> _Saved entries_:
'''

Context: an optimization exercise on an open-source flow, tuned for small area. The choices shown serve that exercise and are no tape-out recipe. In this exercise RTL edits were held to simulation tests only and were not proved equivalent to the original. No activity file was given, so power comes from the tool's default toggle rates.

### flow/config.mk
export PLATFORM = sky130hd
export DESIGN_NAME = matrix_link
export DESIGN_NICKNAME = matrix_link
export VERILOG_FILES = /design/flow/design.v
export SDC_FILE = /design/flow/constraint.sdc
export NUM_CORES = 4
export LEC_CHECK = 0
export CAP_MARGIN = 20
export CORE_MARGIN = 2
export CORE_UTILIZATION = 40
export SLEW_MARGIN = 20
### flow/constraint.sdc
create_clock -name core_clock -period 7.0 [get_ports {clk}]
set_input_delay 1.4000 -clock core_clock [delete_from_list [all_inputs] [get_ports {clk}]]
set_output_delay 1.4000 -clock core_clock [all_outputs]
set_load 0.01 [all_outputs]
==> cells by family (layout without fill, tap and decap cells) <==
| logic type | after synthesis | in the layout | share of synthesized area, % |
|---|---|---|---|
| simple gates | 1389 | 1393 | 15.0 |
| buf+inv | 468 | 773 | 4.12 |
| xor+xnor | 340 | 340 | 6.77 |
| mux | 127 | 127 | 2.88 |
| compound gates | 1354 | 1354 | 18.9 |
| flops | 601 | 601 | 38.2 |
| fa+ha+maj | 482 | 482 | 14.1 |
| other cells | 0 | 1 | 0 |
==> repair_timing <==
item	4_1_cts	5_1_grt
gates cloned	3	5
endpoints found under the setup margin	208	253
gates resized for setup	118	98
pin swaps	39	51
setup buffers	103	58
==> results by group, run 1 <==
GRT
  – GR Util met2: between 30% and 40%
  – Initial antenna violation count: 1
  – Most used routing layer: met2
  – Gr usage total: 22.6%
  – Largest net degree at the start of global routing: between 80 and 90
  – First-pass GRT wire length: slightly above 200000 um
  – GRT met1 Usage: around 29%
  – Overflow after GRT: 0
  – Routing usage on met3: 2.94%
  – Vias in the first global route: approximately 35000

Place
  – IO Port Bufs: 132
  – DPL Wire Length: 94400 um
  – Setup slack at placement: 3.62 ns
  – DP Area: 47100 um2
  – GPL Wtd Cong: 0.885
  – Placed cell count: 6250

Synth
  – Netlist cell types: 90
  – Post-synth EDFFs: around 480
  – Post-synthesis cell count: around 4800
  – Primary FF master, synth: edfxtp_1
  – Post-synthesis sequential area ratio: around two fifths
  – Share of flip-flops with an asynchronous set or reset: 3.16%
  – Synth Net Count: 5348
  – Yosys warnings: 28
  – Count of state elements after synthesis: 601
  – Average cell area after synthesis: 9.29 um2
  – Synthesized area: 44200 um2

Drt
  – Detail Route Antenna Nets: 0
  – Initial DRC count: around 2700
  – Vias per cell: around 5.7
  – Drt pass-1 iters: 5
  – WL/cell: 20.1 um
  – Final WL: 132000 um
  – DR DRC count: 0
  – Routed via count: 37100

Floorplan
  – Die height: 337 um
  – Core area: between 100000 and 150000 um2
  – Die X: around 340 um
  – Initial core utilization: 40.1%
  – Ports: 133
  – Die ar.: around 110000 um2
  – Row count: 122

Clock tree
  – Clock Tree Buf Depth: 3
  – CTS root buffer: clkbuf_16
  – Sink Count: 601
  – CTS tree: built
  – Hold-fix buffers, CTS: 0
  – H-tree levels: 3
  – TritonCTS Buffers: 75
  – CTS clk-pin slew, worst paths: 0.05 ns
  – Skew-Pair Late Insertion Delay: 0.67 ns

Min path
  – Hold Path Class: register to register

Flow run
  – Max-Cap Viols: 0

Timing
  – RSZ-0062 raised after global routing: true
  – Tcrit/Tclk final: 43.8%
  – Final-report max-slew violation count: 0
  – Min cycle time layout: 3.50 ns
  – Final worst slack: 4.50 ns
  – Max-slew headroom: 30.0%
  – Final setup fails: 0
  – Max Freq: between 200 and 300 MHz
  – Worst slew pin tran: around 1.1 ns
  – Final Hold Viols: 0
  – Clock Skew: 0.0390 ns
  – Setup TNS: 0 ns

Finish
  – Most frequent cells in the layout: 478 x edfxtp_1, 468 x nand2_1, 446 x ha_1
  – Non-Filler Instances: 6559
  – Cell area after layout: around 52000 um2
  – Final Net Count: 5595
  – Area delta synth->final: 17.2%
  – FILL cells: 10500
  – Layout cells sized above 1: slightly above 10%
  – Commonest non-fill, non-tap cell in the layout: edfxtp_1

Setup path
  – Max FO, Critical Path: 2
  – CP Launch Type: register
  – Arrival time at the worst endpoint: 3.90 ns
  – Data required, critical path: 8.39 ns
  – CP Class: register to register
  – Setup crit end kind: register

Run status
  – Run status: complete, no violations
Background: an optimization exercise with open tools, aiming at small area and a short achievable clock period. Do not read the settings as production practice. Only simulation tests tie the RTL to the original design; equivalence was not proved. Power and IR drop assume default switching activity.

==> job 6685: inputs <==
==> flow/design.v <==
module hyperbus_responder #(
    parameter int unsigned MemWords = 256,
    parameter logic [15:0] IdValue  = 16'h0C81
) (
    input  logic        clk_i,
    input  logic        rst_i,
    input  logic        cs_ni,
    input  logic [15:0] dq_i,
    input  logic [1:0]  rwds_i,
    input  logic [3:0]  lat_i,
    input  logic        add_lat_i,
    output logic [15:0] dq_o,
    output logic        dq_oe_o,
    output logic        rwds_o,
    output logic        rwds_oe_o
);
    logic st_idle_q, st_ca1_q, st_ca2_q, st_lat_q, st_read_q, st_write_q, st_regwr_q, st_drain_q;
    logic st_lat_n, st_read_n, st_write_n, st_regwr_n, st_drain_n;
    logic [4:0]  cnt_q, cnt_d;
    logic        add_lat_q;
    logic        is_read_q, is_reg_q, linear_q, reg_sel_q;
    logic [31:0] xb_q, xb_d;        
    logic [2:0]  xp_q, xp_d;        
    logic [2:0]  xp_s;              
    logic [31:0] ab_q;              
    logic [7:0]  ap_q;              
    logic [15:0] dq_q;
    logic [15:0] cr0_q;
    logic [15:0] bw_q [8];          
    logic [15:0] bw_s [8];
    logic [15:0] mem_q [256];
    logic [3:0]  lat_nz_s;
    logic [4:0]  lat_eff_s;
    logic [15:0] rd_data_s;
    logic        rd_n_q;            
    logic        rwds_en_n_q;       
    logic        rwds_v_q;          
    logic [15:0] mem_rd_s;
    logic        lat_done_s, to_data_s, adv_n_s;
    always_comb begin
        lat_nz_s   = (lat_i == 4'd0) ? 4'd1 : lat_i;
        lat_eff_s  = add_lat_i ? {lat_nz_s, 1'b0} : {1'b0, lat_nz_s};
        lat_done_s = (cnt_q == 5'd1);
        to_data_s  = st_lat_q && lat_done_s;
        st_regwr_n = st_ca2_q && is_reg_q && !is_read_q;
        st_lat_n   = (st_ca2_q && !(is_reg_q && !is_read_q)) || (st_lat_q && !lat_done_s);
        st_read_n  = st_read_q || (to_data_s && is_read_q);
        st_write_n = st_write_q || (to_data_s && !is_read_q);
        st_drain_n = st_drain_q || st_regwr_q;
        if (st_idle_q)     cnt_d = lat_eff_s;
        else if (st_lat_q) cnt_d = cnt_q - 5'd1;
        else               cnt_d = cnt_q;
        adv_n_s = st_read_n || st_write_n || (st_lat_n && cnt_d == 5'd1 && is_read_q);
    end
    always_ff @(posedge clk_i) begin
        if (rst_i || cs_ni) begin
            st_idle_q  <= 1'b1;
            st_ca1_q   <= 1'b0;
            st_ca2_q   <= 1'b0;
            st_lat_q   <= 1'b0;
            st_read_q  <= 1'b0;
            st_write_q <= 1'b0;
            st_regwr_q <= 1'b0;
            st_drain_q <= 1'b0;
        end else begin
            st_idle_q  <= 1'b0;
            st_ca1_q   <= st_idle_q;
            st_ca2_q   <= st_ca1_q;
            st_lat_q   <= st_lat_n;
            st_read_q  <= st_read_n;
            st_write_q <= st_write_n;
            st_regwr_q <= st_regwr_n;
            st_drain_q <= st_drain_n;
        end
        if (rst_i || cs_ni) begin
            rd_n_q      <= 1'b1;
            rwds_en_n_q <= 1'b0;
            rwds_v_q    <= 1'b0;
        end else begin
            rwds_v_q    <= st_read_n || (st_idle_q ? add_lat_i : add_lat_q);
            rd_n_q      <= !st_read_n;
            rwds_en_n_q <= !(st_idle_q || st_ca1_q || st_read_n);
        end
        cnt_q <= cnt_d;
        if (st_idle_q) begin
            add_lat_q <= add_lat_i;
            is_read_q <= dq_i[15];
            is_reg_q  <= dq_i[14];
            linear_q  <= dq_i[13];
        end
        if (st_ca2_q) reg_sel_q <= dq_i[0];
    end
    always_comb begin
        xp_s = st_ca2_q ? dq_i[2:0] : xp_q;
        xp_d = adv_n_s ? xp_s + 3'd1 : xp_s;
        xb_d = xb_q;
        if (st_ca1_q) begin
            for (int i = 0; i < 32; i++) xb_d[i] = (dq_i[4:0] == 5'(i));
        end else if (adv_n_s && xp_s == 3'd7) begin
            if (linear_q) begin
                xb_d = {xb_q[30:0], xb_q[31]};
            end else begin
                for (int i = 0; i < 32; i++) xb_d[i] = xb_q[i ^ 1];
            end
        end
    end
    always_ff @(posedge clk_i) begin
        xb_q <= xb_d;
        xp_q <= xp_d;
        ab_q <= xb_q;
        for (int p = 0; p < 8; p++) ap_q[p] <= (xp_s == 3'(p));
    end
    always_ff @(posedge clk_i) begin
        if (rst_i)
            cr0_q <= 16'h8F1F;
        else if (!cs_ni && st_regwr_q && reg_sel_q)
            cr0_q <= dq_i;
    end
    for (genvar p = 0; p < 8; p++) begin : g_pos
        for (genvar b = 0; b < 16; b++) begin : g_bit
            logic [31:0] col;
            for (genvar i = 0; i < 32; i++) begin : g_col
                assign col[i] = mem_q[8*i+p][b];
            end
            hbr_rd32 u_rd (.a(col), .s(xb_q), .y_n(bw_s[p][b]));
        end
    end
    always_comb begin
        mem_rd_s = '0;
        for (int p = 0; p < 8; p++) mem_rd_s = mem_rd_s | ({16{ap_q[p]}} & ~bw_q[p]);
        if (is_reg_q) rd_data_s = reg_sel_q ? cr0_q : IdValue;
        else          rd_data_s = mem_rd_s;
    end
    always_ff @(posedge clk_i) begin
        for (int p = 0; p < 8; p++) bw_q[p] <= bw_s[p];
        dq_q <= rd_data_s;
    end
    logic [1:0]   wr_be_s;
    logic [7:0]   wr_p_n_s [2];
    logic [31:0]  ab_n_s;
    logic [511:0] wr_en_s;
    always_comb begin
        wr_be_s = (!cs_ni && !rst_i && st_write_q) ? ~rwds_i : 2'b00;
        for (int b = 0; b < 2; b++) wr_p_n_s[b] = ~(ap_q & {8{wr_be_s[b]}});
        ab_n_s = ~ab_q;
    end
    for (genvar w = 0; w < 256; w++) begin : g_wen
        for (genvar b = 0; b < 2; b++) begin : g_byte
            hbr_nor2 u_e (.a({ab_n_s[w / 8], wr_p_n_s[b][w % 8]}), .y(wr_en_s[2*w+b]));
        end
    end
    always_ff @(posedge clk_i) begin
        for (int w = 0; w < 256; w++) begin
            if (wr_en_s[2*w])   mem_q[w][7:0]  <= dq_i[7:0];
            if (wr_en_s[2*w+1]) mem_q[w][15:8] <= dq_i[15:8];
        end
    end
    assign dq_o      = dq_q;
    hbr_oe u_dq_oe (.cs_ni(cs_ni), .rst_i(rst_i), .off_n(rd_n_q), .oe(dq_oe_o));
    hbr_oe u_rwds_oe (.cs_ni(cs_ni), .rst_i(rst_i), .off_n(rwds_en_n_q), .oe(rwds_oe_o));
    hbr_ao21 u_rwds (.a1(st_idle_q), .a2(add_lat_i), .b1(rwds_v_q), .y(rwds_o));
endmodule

'''
'''

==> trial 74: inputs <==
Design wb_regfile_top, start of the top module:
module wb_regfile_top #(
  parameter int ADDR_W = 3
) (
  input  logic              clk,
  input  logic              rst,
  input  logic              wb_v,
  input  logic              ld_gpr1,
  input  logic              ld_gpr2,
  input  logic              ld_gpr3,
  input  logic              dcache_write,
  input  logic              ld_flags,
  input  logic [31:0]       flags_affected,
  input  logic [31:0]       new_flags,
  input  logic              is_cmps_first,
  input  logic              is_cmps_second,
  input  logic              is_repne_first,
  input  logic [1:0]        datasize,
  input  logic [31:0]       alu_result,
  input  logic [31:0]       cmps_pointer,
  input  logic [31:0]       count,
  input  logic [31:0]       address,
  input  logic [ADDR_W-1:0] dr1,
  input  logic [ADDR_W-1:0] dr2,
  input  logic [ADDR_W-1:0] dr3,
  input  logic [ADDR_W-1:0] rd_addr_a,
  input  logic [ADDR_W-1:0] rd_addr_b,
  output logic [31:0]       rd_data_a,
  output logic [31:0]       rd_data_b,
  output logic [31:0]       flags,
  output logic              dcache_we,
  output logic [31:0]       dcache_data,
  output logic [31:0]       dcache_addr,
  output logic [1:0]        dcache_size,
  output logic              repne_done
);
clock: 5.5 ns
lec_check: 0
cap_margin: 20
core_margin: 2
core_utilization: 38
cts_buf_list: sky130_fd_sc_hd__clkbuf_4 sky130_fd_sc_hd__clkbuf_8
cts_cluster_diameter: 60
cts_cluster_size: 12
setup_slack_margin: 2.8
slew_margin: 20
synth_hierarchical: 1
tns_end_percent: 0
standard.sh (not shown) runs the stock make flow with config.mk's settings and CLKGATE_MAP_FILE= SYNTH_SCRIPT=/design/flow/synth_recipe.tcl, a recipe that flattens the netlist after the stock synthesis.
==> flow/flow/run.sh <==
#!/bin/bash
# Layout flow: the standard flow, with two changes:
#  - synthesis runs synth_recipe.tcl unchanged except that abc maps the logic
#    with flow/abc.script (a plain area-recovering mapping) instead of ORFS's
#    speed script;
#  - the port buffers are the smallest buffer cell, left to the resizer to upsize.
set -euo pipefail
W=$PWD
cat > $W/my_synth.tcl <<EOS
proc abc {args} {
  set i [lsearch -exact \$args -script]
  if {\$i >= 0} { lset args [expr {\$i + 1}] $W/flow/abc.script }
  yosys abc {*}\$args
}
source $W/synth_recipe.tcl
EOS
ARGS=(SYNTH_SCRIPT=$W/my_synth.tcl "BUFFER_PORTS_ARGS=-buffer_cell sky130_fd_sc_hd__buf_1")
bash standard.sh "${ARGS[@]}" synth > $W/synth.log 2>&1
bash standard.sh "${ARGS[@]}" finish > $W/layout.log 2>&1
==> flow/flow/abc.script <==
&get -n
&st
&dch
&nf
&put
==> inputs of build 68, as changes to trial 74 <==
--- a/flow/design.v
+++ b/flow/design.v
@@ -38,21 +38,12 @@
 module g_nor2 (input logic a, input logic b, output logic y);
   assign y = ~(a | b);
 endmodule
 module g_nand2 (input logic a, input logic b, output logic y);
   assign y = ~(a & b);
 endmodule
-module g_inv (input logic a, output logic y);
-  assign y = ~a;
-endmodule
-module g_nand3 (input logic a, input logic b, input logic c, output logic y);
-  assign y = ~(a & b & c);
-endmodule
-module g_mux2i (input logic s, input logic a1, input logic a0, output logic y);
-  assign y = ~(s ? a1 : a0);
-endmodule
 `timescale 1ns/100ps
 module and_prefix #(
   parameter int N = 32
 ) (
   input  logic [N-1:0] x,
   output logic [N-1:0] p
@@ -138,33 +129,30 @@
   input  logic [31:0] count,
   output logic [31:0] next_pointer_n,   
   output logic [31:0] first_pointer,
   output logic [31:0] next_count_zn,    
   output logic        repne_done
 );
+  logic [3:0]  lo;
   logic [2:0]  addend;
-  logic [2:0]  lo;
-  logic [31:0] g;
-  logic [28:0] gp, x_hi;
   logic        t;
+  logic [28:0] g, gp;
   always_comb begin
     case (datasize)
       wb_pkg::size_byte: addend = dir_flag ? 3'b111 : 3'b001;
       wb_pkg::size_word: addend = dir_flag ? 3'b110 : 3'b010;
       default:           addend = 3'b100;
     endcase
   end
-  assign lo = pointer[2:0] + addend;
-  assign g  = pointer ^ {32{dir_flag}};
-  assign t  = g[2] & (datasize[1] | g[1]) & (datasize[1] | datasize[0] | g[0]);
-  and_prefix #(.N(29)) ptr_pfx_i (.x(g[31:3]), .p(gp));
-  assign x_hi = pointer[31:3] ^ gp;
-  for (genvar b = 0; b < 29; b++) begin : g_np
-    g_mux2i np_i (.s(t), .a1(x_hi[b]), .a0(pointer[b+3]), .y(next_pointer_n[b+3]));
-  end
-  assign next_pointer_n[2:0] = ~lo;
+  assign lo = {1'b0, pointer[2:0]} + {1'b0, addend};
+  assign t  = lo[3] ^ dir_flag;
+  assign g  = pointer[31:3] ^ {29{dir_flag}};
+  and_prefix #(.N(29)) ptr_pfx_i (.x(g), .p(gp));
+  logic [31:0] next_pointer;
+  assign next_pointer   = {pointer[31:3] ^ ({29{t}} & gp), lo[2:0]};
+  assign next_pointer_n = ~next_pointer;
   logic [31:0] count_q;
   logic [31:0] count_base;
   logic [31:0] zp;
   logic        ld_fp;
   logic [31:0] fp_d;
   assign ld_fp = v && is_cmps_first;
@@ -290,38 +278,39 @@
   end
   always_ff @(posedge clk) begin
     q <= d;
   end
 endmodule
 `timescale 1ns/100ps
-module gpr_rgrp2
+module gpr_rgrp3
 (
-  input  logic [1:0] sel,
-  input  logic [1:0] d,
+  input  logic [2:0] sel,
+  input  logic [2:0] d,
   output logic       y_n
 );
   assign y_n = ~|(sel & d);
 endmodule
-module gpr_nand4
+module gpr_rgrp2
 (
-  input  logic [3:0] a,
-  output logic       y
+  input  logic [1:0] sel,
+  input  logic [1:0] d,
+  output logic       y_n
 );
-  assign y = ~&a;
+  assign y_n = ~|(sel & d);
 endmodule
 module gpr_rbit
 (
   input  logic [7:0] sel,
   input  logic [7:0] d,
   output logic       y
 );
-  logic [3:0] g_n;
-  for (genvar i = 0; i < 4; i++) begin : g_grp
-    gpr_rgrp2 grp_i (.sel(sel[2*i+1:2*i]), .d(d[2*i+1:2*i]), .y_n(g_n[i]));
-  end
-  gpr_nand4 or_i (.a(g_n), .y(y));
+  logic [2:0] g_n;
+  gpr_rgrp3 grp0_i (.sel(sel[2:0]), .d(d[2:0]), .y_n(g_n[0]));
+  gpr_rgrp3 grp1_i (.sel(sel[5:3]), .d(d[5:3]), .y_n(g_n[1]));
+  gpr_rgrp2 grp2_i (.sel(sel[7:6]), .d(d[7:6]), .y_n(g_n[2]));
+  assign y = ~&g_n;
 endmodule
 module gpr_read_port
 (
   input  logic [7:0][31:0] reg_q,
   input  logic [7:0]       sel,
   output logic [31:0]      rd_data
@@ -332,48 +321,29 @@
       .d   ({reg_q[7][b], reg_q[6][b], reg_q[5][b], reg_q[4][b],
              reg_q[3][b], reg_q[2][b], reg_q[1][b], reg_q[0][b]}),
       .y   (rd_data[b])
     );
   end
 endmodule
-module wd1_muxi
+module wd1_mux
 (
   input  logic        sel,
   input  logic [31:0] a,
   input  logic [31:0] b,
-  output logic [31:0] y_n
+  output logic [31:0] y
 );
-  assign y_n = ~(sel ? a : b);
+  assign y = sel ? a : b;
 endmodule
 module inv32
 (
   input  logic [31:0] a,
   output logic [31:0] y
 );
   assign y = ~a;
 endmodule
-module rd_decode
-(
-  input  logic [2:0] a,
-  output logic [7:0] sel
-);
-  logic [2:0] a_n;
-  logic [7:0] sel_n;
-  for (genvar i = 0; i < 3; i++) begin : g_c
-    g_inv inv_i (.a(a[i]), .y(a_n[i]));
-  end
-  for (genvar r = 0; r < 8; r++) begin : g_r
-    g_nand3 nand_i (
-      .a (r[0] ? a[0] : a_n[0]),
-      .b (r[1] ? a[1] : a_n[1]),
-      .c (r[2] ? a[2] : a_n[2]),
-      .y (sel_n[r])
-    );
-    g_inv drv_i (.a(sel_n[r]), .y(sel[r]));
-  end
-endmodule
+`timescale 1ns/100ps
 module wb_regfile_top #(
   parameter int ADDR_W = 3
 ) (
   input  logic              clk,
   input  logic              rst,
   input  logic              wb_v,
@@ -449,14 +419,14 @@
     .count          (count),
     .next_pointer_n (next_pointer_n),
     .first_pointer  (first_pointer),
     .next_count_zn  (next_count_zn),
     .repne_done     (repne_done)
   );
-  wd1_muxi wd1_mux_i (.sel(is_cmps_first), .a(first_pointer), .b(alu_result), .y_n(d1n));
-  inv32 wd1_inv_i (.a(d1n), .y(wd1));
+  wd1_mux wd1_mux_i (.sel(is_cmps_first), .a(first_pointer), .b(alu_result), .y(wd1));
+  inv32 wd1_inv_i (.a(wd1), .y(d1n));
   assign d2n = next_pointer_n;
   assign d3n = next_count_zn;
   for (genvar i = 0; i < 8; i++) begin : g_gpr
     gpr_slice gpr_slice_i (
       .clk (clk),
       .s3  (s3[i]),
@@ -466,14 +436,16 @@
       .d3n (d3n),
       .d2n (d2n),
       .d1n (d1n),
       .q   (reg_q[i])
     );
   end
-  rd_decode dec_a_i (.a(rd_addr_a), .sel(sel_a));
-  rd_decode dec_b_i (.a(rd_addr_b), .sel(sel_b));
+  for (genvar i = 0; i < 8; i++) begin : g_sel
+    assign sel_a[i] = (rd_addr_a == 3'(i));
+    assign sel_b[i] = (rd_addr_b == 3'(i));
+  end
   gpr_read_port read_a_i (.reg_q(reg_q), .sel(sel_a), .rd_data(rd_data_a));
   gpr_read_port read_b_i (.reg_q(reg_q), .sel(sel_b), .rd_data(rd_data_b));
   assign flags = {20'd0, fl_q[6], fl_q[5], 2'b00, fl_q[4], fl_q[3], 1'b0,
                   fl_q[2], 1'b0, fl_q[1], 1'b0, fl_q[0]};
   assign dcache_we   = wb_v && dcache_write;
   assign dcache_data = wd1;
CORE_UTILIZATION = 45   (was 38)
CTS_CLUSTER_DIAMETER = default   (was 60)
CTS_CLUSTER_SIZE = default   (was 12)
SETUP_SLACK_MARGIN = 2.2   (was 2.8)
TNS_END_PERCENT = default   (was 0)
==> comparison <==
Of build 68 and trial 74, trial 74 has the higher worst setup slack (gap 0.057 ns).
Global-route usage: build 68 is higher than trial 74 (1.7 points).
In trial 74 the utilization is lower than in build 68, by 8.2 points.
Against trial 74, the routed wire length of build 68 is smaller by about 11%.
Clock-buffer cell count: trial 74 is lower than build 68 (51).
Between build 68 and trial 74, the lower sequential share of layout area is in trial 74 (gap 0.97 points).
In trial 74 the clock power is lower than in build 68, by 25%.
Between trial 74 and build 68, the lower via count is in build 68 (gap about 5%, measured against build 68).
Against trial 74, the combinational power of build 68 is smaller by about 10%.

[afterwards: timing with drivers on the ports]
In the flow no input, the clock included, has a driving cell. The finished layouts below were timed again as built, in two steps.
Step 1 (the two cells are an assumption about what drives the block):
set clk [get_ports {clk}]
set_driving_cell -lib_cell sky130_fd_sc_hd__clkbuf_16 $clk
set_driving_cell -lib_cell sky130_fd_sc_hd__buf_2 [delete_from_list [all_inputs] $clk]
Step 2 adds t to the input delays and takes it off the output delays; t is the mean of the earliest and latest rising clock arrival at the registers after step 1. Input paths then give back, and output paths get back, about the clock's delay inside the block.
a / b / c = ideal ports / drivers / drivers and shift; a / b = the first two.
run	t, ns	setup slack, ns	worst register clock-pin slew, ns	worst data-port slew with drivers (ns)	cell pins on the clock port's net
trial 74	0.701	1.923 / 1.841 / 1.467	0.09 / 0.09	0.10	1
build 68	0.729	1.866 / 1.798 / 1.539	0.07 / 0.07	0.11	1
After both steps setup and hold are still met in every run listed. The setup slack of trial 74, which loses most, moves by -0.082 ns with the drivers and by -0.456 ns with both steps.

'''

> _Exercise requirements_: Which lines above include the string "Post"? Show them.

> _Task response_:
  – Post-synth EDFFs: around 480
  – Post-synthesis cell count: around 4800
  – Post-synthesis sequential area ratio: around two fifths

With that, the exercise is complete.